During the trial, we reflected that our protocol could have allowed deviation from a solely indirect VL technique. We acknowledge that an improvement in a future trial would be a modification of the protocol to limit the videolaryngoscope technique to indirect VL only, to ensure that this technique was being tested. Although two devices were used to test the effectiveness of indirect VL in this pilot, we have demonstrated that comparison of indirect VL technique with DL in a larger randomised controlled trial is feasible.

There are a number of limitations with the trial design. Firstly, it is impossible to blind the operator from the technique being used and this could be a potential source of operator bias. Although outcome assessors were also unblinded to the technique, the primary and secondary outcomes were objective measures, limiting the relevance of blinding at this level. Secondly, in our institution, neuromuscular monitoring to assess degree of motor blockade is not routinely used prior to intubation. We acknowledge this limitation, however the intent of this feasibility trial was to test regular clinical practice, where assessing neuromuscular blockade prior to intubation is not routine. This practice was also consistent between the two cohorts of patients in the trial. Thirdly, the IDS used to compare DL and VL may not be the optimal comparison tool to assess differences in intubating ability. The IDS has not been validated for use in VL and has demonstrated poor correlation between the score and user-rated intubation difficulty in VL [43]. Unfortunately, at present, there is no validated scoring system designed to assess intubation difficulty using indirect videolaryngoscopes.
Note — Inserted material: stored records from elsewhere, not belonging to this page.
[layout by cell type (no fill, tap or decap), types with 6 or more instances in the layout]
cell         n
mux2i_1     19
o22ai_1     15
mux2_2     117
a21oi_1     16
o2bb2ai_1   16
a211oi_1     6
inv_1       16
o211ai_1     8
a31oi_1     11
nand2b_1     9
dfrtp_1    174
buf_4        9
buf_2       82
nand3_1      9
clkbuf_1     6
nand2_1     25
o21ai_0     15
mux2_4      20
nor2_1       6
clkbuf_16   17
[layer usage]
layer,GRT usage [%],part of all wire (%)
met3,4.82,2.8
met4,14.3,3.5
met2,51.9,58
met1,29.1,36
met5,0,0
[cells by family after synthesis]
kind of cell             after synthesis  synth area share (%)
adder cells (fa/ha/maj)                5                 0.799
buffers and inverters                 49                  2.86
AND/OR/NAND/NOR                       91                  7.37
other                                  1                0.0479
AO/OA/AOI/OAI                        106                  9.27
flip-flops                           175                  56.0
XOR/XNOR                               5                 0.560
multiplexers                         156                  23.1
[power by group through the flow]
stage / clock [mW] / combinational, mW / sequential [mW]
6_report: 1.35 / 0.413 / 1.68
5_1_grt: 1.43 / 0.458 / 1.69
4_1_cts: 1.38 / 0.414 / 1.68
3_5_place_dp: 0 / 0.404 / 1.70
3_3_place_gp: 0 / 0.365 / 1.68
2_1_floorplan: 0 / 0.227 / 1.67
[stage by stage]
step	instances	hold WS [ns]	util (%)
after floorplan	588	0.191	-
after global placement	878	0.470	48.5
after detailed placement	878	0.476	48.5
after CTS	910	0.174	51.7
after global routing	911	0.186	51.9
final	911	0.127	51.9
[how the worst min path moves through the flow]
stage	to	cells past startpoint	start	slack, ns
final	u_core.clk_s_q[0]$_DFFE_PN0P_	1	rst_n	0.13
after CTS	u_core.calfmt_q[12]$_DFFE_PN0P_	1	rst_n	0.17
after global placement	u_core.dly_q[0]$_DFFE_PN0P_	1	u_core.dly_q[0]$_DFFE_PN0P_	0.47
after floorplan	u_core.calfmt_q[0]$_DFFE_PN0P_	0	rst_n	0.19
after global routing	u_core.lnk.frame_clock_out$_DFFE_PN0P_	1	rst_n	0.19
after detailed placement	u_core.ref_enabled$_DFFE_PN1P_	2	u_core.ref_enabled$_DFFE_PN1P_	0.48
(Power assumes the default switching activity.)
## config.mk

```make
export PLATFORM = sky130hd
export DESIGN_NAME = tcs_timer_set
export DESIGN_NICKNAME = d
export VERILOG_FILES = /design/src/tcs_pkg.sv /design/src/tcs_prescale.sv /design/src/tcs_pair.sv /design/src/tcs_timer_set.sv
export VERILOG_INCLUDE_DIRS = /design/src
export SDC_FILE = /design/constraint.sdc
export NUM_CORES = 1
export LEC_CHECK = 0
export ABC_AREA = 1
export BUFFER_PORTS_ARGS = -buffer_cell sky130_fd_sc_hd__buf_4
export CAP_MARGIN = 20
export CORE_UTILIZATION = 25
export DETAILED_ROUTE_END_ITERATION = 8
export MAX_ROUTING_LAYER = met4
export PLACE_DENSITY = 0.52
export SYNTH_ARGS = -nofsm -noshare
export SYNTH_HDL_FRONTEND = slang
export SYNTH_SLANG_ARGS = --single-unit
```

## constraint.sdc

```tcl
create_clock -name core_clk_in -period 14.09 [get_ports core_clk_in]
set_clock_uncertainty 0.15 [all_clocks]
set_input_delay 2.1135 -clock core_clk_in [delete_from_list [all_inputs] [get_ports core_clk_in]]
set_output_delay 2.1135 -clock core_clk_in [all_outputs]
set_load 0.005 [all_outputs]
```
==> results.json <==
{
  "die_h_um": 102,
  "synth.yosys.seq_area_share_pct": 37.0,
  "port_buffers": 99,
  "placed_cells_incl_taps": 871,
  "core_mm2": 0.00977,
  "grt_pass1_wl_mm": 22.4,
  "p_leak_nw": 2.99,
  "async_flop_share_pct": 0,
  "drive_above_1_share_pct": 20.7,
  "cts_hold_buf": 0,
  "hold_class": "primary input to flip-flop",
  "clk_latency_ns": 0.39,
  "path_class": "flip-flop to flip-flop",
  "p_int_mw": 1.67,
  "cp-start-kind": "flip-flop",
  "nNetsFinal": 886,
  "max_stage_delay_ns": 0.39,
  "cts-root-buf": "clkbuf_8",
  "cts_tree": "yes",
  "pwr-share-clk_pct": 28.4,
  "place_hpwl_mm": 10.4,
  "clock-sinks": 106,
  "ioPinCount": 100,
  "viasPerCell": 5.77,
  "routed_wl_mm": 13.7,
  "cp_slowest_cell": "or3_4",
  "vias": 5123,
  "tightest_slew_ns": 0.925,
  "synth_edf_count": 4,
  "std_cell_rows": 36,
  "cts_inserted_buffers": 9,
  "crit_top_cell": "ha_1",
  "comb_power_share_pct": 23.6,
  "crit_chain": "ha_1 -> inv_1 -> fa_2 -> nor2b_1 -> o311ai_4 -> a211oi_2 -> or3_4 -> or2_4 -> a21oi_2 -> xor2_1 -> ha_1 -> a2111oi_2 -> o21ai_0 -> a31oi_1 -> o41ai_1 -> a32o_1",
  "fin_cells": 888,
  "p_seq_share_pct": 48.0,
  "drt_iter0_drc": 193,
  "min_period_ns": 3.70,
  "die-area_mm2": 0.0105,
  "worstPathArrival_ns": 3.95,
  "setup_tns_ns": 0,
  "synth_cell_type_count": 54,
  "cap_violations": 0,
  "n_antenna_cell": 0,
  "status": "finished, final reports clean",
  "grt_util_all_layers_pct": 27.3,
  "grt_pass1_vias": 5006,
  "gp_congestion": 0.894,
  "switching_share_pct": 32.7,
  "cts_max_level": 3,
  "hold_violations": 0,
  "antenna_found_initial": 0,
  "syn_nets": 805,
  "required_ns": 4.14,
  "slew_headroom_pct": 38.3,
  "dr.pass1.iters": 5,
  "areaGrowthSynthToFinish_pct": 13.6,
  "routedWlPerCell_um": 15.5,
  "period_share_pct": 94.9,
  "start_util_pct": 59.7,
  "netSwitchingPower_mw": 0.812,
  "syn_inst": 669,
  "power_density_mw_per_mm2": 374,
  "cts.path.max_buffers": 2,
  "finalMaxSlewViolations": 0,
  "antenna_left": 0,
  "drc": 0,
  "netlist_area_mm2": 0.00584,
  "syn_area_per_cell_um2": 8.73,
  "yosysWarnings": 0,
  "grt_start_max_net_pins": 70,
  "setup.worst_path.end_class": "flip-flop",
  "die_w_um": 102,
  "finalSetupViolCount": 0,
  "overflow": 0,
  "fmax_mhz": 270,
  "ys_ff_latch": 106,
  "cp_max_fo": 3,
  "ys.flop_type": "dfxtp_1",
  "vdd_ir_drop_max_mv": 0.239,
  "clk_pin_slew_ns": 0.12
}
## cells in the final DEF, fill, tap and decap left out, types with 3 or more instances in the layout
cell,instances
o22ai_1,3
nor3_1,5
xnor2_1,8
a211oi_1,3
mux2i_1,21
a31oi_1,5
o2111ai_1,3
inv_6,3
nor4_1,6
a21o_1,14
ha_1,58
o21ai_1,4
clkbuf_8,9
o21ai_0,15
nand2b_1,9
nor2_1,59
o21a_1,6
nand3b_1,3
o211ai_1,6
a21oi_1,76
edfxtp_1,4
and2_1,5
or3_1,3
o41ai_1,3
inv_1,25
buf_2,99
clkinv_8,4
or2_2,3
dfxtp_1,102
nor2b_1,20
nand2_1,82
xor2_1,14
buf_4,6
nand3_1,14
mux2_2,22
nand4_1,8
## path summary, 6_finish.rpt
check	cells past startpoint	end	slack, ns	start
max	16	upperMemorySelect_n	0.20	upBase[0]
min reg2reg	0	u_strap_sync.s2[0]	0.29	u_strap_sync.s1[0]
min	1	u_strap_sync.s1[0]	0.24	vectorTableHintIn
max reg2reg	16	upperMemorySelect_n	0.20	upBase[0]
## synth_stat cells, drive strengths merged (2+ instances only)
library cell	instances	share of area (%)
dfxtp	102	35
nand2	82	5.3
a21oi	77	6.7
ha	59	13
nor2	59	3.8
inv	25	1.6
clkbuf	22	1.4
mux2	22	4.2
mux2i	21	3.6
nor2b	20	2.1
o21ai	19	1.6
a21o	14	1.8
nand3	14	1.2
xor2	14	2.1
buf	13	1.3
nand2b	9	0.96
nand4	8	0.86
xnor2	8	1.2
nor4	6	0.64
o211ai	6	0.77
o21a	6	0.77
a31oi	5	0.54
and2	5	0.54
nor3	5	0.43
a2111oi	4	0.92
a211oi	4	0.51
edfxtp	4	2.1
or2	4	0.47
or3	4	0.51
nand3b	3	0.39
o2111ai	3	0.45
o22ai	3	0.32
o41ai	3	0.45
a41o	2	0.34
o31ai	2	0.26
We are not aware of any validated scoring systems specifically designed to compare VL with DL. Fourthly, we did not specify on the CRF when complication details were to be recorded. Within our study, complication rates were primarily recorded immediately following intubation; however, we acknowledge that evidence of laryngeal trauma may only become evident following extubation.

As this was a pilot study where the primary aims are feasibility aims, a non-inferiority trial design was not considered. In the subsequent large trial we are designing, a non-inferiority design is one potential design. However, the primary scientific results from our pilot are somewhat counterintuitive in that traditional laryngoscopy appears to be superior. Our pilot results are evidence not in favour of a non-inferiority design for a subsequent large trial, as there appears to be equipoise as to the superiority of VL or DL, but favour a superiority trial design.

Conclusions

In summary, this pilot study shows that it is feasible to perform a large randomised controlled trial with first-pass intubation as the primary endpoint. Plans are underway to perform an adequately powered randomised controlled trial comparing the effectiveness of a specific VL technique to DL and to assess operator experience and complications in greater detail.